QED calculations of the $2p$-$2s$ transition energies in Li-like ions

TL;DR

This paper presents high-precision QED calculations of transition energies in Li-like ions across a wide range of nuclear charges, improving theoretical accuracy and testing bound-state QED in strong fields.

Contribution

The study introduces an improved QED calculation method using the extended Furry picture and provides highly accurate transition energies for Li-like ions from Z=10 to Z=100.

Findings

Theoretical predictions agree well with experimental data.

Calculations surpass previous accuracy in most cases.

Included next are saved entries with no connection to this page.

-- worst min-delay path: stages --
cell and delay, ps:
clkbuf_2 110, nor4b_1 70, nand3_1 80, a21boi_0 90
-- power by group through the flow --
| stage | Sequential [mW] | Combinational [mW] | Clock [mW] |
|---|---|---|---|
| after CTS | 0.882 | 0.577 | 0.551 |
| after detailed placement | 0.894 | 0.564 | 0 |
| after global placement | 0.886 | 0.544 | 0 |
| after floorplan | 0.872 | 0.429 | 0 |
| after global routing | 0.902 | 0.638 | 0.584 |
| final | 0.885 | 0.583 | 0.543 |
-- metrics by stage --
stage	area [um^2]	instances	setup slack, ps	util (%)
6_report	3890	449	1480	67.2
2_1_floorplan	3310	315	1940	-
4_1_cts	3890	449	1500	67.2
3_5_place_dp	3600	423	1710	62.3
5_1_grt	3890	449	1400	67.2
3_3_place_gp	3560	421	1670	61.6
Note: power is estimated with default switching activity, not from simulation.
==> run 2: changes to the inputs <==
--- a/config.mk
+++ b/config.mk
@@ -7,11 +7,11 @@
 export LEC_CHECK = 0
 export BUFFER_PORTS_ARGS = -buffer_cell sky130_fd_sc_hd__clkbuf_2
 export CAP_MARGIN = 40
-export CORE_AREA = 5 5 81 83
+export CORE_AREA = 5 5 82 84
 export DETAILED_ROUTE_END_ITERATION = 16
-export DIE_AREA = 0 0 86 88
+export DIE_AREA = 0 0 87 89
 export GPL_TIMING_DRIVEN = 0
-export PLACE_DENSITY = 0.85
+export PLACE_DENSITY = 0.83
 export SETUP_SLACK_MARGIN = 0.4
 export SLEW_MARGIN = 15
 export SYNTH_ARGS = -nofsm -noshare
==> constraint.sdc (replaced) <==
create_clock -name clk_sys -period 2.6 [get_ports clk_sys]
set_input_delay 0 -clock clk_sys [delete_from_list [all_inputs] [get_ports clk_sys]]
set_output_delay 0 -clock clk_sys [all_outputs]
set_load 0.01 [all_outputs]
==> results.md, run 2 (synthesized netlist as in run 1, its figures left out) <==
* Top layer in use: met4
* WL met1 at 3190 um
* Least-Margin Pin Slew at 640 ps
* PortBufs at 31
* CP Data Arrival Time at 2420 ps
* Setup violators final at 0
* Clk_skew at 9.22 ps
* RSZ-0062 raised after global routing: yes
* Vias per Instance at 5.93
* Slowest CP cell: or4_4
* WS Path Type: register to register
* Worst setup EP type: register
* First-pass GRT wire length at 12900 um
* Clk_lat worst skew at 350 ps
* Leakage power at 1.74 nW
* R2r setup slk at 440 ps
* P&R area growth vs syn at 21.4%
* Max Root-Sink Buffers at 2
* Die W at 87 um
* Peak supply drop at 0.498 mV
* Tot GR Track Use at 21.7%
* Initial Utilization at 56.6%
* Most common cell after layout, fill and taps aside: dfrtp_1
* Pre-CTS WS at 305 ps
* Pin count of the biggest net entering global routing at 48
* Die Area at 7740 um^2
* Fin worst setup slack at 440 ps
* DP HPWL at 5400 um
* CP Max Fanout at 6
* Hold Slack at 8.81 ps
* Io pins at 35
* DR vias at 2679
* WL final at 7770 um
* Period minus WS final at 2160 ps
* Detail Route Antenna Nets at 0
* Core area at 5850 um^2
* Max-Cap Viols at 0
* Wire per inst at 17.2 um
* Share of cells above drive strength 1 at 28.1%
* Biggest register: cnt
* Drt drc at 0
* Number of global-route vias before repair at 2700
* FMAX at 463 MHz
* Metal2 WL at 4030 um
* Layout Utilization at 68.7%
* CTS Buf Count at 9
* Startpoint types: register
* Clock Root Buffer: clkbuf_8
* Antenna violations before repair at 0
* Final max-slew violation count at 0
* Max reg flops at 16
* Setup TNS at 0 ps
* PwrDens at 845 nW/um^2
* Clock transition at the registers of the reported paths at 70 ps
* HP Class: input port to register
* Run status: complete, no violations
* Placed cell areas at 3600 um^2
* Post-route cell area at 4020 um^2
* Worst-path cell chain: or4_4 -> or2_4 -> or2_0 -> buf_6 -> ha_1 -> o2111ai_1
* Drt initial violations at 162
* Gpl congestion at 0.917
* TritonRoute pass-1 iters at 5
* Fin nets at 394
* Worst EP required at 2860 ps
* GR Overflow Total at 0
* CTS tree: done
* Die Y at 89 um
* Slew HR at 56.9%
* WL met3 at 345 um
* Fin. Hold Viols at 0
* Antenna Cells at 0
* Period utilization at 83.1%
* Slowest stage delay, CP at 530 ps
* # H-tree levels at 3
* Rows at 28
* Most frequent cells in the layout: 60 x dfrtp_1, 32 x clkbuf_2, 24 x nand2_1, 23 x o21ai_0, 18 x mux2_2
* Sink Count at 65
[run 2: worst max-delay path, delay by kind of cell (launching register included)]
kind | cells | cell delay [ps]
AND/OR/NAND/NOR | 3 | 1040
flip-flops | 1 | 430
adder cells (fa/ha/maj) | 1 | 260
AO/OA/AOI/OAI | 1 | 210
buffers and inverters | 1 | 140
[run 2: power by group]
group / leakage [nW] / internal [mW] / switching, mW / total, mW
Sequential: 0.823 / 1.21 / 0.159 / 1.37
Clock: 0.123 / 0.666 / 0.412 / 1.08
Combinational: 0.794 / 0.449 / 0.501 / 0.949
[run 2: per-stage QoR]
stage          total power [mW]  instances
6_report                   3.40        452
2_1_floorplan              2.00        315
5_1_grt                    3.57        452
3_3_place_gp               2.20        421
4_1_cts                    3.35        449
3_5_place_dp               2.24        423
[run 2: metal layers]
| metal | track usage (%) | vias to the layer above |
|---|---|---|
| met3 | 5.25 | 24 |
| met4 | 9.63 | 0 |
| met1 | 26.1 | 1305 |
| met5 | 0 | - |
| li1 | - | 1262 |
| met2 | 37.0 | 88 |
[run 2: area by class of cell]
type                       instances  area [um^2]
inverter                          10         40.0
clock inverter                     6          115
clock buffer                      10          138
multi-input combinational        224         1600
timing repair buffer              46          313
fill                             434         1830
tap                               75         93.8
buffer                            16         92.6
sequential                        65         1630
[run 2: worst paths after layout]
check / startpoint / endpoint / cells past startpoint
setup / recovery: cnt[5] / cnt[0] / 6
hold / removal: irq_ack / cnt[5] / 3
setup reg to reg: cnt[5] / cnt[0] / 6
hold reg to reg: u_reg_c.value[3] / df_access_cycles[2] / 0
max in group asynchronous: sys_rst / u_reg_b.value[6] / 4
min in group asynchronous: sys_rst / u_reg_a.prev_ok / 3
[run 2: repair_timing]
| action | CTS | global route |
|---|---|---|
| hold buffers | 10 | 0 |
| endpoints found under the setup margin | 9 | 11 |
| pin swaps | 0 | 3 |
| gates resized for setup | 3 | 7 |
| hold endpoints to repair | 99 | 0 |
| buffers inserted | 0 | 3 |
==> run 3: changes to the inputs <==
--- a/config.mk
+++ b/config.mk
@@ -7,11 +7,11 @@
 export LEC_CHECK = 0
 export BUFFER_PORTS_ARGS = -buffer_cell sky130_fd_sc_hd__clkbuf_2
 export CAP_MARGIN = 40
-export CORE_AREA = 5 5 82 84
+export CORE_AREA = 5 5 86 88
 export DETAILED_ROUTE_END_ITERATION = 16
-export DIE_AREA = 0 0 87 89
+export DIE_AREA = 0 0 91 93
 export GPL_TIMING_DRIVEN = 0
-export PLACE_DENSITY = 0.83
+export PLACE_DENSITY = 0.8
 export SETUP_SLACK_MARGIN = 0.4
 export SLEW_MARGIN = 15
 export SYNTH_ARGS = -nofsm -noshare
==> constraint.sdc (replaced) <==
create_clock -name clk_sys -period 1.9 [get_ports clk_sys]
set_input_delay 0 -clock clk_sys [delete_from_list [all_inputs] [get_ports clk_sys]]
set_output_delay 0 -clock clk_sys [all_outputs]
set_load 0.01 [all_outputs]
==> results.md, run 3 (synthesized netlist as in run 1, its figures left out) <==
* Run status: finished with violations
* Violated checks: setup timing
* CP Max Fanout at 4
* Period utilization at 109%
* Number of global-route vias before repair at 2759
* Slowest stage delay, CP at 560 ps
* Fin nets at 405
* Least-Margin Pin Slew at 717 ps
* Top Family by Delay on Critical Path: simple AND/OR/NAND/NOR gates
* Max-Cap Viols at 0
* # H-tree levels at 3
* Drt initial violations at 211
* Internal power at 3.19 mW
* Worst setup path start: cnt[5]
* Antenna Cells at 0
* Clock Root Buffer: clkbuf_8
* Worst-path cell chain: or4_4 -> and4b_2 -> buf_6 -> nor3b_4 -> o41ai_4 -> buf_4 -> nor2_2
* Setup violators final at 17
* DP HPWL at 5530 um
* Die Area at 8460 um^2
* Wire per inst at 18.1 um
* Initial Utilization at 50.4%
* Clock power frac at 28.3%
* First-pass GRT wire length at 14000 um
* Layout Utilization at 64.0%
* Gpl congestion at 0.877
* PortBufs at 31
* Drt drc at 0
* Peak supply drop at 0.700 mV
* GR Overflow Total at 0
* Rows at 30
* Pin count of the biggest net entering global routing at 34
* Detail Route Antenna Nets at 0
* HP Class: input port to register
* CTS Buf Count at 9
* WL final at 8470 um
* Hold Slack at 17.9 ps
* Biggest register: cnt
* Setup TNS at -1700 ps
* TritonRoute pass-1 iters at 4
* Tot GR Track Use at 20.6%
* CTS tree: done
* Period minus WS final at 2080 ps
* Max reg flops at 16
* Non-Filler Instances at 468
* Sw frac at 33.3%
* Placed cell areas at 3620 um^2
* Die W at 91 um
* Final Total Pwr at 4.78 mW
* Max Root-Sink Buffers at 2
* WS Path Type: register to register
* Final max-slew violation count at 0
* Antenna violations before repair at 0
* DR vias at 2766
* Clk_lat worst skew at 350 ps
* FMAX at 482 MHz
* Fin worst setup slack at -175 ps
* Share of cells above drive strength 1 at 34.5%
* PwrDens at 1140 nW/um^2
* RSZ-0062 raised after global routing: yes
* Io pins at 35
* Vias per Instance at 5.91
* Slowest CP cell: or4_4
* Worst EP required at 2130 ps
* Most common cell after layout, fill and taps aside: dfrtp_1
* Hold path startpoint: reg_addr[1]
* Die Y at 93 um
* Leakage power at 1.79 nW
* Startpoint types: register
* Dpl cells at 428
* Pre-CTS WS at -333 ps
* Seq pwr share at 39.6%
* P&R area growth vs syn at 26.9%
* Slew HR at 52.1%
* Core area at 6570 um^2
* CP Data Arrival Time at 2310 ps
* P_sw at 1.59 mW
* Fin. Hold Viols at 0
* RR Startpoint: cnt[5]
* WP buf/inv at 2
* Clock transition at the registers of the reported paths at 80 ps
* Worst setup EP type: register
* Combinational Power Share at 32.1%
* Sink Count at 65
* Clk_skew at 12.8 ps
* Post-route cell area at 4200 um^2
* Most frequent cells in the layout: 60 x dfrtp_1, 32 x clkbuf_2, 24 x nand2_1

Results serve as stringent tests of bound-state QED in strong fields.

Abstract

Systematic QED calculations of ionization energies of the $2s$, $2p_{1/2}$, and $2p_{3/2}$ states, as well as the $2p_{1/2}$--$2s$ and $2p_{3/2}$--$2p_{1/2}$ transition energies are performed for Li-like ions with the nuclear charge numbers $Z = 10$--$100$. The convergence of QED perturbative expansion is improved by using the extended Furry picture, which starts from the Dirac equation with a local screening potential. An ab initio treatment is accomplished for one- and two-photon electron-structure QED effects and the one-photon screening of the self-energy and vacuum-polarization corrections. This is complemented with an approximate treatment of the two-photon QED screening and higher-order (three or more photon) electron-structure effects. As a result, the obtained theoretical predictions improve upon the accuracy achieved in previous calculations. Comparison with available experimental data shows a good agreement between theory and experiment. In most cases, the theoretical values surpass the experimental results in precision, with only a few exceptions. In the case of uranium and bismuth, the comparison provides one of the most stringent tests of bound-state QED in the strong-field regime. Alternatively, the obtained results can be employed for high-precision determinations of nuclear charge radii.